──────── EXTRACTED INFORMATION ────────

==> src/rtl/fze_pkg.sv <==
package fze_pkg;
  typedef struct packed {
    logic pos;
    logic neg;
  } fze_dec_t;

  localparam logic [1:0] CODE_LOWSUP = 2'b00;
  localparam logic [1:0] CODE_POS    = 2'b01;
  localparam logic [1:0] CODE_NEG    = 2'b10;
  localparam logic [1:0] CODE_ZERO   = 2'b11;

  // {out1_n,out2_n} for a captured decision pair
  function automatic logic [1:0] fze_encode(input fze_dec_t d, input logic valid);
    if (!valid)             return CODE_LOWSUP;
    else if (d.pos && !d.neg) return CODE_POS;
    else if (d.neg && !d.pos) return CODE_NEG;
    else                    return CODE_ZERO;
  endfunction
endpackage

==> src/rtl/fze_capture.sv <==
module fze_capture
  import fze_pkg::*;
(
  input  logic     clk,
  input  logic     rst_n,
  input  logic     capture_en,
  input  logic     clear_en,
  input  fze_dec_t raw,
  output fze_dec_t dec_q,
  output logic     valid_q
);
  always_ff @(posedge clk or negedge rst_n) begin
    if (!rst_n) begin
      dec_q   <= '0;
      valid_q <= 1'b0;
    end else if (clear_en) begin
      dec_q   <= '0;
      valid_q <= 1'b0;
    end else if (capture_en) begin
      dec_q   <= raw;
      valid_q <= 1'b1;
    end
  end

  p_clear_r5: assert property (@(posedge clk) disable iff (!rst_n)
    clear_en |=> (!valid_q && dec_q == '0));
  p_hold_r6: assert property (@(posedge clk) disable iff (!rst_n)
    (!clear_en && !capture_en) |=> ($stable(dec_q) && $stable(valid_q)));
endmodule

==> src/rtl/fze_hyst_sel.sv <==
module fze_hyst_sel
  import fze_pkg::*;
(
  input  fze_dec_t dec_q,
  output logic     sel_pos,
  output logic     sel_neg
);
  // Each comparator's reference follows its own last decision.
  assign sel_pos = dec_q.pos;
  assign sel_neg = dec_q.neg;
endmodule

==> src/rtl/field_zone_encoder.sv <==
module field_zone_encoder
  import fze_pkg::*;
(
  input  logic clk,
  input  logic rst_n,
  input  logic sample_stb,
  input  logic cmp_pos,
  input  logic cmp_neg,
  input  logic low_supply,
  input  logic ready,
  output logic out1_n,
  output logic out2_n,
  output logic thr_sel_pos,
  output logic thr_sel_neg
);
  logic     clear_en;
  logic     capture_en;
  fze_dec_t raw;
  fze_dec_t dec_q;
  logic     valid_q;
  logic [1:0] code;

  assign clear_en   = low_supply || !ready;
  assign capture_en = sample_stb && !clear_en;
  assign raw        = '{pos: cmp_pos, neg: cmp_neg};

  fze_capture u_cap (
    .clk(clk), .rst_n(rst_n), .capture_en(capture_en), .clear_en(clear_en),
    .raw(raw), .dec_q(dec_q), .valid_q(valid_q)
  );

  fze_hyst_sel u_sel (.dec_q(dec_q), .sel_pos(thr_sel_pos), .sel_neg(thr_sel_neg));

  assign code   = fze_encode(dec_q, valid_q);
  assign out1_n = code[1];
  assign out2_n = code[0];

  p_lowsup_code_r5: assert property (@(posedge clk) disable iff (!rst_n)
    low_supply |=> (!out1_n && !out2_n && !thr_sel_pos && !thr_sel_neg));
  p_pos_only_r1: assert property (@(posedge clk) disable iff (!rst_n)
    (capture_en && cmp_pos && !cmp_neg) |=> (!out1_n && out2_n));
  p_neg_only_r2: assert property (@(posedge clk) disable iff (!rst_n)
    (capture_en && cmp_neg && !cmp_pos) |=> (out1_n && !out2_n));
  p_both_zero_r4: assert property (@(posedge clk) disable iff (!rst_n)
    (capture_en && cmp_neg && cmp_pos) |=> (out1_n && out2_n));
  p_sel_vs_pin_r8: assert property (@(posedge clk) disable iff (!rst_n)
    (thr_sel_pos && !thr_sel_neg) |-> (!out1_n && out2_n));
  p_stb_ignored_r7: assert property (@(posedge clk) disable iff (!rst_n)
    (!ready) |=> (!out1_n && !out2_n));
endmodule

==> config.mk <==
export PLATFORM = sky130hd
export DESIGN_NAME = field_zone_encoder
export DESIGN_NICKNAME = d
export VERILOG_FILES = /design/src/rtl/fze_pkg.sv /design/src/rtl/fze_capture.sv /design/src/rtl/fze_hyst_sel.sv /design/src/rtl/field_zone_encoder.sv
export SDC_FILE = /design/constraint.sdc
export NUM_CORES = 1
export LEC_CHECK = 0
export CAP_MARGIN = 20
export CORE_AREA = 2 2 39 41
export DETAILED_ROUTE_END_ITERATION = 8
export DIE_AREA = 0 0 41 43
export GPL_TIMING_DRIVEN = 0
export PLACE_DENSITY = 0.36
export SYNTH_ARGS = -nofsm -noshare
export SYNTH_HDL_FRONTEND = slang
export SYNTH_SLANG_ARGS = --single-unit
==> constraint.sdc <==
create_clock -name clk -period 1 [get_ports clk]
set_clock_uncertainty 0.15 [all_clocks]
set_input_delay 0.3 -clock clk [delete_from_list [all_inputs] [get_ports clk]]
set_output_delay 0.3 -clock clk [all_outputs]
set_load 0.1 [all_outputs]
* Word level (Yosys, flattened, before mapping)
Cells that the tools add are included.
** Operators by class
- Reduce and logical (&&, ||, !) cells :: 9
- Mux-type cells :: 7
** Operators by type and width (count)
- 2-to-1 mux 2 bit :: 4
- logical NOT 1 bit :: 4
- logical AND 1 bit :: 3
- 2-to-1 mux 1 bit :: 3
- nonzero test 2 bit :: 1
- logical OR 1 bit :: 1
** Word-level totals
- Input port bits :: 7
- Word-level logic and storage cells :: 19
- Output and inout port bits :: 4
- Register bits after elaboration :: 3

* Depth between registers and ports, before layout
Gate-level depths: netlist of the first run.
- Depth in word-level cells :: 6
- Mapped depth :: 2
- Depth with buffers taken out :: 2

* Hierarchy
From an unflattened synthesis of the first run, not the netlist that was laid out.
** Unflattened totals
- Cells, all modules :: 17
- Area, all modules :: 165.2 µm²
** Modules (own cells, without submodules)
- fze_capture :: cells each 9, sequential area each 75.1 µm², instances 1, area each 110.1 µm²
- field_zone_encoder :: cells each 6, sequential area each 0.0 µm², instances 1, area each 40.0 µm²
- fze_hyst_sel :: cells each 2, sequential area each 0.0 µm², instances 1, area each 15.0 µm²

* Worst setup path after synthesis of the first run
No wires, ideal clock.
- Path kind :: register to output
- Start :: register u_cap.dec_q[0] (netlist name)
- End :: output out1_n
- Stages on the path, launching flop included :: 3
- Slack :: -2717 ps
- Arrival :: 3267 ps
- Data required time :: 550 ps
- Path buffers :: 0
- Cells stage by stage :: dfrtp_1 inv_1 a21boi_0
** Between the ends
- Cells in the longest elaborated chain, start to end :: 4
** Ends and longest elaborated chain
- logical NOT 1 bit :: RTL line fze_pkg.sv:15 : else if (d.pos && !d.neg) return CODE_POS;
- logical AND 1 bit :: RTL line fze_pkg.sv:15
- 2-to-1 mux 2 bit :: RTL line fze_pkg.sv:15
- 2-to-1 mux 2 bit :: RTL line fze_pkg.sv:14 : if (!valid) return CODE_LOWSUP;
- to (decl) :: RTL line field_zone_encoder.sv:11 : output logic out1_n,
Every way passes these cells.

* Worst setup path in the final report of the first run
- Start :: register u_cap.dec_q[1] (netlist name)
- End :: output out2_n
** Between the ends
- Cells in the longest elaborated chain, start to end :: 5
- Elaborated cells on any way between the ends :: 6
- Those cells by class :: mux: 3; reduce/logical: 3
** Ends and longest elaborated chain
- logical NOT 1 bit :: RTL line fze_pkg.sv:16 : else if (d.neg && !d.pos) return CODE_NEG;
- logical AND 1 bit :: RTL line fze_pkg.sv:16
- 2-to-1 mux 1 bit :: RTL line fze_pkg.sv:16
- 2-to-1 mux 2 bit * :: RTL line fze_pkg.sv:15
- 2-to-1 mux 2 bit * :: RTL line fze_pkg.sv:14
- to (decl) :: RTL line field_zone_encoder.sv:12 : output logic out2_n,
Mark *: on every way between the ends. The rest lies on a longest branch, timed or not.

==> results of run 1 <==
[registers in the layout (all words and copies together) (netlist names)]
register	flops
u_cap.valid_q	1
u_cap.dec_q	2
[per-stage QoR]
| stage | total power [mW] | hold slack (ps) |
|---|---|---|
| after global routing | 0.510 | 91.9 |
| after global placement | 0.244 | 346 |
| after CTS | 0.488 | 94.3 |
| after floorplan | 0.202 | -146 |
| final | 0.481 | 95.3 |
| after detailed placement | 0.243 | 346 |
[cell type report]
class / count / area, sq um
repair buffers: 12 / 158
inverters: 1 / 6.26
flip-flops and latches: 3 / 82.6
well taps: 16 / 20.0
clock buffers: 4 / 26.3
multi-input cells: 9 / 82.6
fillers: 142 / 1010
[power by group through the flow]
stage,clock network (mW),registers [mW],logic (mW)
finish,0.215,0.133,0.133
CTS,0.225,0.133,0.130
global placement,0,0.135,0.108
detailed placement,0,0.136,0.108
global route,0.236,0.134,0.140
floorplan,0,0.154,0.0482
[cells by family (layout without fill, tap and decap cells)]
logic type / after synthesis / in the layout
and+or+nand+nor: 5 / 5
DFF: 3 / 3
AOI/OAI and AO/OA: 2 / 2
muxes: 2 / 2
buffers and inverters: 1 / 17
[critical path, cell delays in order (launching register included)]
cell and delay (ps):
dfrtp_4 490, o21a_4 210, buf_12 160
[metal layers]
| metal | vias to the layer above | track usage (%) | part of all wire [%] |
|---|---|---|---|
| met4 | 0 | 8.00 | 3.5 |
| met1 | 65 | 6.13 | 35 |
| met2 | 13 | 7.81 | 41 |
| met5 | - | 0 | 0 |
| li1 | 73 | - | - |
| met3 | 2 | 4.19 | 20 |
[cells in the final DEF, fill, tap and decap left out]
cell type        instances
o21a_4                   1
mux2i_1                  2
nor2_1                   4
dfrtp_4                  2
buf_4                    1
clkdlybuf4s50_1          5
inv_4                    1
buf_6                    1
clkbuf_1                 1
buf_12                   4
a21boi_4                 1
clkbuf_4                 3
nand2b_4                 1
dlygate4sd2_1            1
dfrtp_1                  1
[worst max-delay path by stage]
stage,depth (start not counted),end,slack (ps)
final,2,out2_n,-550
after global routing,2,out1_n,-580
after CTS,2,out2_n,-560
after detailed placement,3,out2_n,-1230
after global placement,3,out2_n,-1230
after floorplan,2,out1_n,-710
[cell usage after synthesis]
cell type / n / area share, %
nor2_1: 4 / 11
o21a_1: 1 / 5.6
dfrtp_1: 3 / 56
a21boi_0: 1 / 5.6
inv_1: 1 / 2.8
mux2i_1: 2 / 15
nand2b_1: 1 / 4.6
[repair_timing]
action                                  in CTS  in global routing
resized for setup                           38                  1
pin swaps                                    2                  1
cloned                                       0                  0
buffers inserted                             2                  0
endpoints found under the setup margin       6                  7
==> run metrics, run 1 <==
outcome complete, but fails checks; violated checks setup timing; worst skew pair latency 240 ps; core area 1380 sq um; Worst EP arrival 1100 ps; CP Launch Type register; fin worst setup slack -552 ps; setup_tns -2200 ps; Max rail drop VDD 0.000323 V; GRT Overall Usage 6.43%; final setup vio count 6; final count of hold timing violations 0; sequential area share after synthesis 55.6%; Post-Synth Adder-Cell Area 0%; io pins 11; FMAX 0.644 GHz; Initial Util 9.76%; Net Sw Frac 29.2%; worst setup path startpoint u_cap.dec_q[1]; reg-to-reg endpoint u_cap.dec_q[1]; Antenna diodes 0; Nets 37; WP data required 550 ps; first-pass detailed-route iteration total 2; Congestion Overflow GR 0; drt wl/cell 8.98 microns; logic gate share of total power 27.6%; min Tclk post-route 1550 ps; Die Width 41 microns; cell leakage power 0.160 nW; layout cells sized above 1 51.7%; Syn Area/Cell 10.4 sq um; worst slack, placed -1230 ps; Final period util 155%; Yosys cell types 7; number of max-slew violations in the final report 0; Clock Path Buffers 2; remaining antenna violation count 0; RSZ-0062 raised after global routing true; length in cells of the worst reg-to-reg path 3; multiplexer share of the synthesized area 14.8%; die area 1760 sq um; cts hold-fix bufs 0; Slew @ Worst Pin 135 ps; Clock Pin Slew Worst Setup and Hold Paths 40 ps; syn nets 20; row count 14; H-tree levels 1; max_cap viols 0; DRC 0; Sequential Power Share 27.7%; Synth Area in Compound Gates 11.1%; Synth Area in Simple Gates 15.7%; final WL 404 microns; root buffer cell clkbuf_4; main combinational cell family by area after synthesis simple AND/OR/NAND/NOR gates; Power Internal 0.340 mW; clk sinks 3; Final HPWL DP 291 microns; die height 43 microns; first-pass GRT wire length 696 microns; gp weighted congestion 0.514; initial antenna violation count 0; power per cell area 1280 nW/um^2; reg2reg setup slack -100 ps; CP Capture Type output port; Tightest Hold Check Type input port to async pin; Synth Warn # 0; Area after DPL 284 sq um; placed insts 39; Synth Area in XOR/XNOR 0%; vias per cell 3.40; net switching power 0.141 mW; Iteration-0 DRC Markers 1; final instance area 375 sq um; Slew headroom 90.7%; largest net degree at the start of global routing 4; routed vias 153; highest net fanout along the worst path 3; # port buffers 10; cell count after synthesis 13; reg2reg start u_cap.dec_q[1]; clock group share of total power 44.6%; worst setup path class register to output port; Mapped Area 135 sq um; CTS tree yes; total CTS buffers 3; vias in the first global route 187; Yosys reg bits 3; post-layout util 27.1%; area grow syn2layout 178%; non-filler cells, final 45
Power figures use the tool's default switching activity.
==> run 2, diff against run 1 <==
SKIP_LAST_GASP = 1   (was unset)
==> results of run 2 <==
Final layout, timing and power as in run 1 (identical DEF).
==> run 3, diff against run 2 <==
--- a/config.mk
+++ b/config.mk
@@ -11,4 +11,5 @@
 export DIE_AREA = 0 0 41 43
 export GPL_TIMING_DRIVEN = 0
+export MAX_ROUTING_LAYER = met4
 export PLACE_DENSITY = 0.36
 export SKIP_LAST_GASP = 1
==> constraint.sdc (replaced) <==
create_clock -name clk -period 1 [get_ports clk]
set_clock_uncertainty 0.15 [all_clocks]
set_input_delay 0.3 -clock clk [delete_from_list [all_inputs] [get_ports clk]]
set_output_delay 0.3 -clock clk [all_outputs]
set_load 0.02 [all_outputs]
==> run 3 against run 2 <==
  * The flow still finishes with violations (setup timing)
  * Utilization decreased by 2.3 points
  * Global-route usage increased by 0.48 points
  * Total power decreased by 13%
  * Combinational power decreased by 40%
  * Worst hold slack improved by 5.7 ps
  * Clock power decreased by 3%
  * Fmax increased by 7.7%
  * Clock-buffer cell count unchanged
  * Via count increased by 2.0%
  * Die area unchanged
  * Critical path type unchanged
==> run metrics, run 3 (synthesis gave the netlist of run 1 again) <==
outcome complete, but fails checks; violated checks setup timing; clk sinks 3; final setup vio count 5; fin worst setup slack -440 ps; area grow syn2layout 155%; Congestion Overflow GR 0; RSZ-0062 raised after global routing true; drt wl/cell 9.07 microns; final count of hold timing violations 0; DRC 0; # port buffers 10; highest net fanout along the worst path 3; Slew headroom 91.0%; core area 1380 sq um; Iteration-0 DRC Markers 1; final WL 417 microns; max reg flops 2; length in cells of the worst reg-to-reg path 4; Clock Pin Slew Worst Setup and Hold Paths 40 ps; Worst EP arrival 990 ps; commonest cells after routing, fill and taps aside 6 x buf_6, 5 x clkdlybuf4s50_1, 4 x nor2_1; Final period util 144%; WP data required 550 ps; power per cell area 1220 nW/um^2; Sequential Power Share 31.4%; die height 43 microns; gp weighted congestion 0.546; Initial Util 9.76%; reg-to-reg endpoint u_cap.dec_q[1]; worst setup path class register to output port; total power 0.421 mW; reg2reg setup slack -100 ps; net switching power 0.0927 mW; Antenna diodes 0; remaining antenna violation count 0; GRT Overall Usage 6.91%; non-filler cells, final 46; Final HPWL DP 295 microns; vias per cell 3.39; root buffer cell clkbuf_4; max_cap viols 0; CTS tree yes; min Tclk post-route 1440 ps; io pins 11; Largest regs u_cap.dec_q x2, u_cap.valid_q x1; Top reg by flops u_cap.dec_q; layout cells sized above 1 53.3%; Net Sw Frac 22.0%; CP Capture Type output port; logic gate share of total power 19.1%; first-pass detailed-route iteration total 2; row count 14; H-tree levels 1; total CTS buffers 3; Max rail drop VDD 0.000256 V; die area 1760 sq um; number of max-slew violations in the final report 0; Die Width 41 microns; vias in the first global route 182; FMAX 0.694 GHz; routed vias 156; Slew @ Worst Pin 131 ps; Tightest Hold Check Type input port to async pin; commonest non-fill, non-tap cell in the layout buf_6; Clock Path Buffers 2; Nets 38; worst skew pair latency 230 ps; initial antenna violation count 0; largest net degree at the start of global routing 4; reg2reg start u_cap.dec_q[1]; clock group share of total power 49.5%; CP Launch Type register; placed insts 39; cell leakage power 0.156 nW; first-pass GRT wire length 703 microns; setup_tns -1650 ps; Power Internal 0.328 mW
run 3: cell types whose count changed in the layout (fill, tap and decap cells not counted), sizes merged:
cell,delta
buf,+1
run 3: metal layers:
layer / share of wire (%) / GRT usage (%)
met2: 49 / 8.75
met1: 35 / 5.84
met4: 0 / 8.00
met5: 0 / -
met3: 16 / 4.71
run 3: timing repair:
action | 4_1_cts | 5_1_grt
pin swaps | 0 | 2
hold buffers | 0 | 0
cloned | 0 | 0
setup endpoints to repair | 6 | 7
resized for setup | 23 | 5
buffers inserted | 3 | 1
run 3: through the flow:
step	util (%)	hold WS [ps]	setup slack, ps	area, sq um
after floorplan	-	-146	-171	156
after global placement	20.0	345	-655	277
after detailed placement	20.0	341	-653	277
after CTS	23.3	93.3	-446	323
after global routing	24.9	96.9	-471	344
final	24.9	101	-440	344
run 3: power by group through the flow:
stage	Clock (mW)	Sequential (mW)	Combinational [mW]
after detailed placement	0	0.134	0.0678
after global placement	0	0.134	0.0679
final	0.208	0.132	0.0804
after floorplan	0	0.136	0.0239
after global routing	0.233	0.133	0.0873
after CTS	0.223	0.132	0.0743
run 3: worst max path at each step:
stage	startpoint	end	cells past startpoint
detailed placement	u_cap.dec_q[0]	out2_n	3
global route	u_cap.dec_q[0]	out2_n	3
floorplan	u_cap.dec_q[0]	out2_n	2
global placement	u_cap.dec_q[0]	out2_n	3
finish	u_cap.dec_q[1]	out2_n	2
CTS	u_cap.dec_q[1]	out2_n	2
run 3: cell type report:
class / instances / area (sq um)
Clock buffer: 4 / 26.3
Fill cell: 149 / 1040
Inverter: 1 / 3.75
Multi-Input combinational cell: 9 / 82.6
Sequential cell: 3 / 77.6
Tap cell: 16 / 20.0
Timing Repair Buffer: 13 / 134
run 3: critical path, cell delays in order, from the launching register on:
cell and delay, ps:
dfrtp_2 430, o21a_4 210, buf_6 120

────────
──────── EXTRACTED INFORMATION ────────

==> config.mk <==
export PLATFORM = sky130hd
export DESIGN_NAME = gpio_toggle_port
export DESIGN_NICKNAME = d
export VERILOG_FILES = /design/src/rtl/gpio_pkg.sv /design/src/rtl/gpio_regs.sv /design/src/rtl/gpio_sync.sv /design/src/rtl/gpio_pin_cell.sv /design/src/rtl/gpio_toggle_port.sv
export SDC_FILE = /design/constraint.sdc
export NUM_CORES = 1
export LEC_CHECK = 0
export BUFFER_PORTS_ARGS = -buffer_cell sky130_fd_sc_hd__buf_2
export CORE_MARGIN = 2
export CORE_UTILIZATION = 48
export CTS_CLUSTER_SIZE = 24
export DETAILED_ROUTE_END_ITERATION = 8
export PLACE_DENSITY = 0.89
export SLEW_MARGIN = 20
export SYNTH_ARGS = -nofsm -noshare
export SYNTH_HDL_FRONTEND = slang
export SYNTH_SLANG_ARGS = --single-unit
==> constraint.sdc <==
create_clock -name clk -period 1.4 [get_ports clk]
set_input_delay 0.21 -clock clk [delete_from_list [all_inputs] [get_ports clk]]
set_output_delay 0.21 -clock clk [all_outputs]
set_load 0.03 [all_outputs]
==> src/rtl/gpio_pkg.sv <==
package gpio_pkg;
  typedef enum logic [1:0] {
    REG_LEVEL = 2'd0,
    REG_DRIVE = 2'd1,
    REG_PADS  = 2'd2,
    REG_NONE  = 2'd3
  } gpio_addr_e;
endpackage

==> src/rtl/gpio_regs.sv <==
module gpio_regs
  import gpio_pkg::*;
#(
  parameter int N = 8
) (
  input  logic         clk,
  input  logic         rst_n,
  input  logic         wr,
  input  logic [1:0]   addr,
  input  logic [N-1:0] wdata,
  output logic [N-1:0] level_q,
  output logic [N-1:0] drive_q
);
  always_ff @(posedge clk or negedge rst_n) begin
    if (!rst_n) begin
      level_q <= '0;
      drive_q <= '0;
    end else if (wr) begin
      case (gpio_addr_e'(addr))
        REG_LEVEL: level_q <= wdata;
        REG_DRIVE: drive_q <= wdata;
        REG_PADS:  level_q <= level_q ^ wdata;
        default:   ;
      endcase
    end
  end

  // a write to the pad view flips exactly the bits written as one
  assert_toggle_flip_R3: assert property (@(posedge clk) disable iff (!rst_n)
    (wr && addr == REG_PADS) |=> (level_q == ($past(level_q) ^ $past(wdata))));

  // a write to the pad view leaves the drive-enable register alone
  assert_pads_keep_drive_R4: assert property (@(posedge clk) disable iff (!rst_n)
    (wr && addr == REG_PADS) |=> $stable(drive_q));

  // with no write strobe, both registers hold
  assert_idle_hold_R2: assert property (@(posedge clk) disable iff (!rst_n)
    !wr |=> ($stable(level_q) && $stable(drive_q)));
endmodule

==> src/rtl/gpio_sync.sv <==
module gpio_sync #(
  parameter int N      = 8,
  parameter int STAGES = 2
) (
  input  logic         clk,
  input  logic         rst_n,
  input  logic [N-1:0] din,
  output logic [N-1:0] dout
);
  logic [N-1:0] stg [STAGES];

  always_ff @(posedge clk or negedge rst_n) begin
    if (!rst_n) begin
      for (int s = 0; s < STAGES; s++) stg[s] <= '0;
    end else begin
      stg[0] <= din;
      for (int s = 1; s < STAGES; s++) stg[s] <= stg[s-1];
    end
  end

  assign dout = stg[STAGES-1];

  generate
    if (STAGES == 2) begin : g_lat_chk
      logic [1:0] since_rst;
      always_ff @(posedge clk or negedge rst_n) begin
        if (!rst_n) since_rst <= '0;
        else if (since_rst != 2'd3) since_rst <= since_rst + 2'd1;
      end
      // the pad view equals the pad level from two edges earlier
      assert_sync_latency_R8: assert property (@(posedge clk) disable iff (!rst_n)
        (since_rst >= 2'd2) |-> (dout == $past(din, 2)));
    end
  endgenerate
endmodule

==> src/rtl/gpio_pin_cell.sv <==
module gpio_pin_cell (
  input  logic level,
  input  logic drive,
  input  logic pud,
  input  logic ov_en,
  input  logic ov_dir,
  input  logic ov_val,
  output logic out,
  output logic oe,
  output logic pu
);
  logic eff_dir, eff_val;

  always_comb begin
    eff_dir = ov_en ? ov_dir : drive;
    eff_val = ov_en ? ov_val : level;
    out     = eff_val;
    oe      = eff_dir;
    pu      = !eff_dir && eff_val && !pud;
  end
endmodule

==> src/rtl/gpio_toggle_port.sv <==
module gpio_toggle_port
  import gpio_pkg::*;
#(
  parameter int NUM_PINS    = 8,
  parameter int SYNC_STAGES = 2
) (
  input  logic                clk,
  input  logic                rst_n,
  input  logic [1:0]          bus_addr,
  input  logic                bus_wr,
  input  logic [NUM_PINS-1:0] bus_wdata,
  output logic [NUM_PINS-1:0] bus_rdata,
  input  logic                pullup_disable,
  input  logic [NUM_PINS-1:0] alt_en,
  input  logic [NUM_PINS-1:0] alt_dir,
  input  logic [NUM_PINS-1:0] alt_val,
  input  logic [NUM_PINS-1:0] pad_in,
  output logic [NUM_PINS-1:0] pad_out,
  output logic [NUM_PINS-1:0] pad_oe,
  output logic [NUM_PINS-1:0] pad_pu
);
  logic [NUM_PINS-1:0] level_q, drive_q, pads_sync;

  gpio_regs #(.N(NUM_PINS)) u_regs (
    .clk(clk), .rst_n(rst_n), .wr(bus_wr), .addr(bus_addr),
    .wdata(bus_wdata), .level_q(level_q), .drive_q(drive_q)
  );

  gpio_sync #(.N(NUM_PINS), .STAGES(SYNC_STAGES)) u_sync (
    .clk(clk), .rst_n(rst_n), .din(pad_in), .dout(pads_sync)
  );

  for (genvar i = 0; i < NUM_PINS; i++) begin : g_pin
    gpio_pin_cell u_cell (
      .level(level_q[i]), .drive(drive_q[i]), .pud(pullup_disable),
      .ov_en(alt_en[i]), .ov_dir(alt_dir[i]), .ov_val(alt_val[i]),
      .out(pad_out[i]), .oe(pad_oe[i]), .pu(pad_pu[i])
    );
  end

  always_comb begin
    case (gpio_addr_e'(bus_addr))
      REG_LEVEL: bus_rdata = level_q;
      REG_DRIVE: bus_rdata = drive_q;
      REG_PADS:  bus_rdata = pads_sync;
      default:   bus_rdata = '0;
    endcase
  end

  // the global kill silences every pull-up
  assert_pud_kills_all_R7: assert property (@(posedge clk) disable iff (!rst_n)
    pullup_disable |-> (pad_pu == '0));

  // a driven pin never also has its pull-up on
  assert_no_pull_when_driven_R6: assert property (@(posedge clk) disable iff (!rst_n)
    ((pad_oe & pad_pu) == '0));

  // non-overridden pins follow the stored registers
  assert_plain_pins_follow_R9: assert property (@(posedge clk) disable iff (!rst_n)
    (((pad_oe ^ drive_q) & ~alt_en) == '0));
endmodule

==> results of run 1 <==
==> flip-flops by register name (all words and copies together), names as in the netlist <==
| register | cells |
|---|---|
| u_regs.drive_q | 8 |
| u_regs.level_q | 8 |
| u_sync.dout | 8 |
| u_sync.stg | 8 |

────────

Whenever a line above includes "default", copy it in full.

Power figures use the tool's default switching activity.
        default:   ;
      default:   bus_rdata = '0;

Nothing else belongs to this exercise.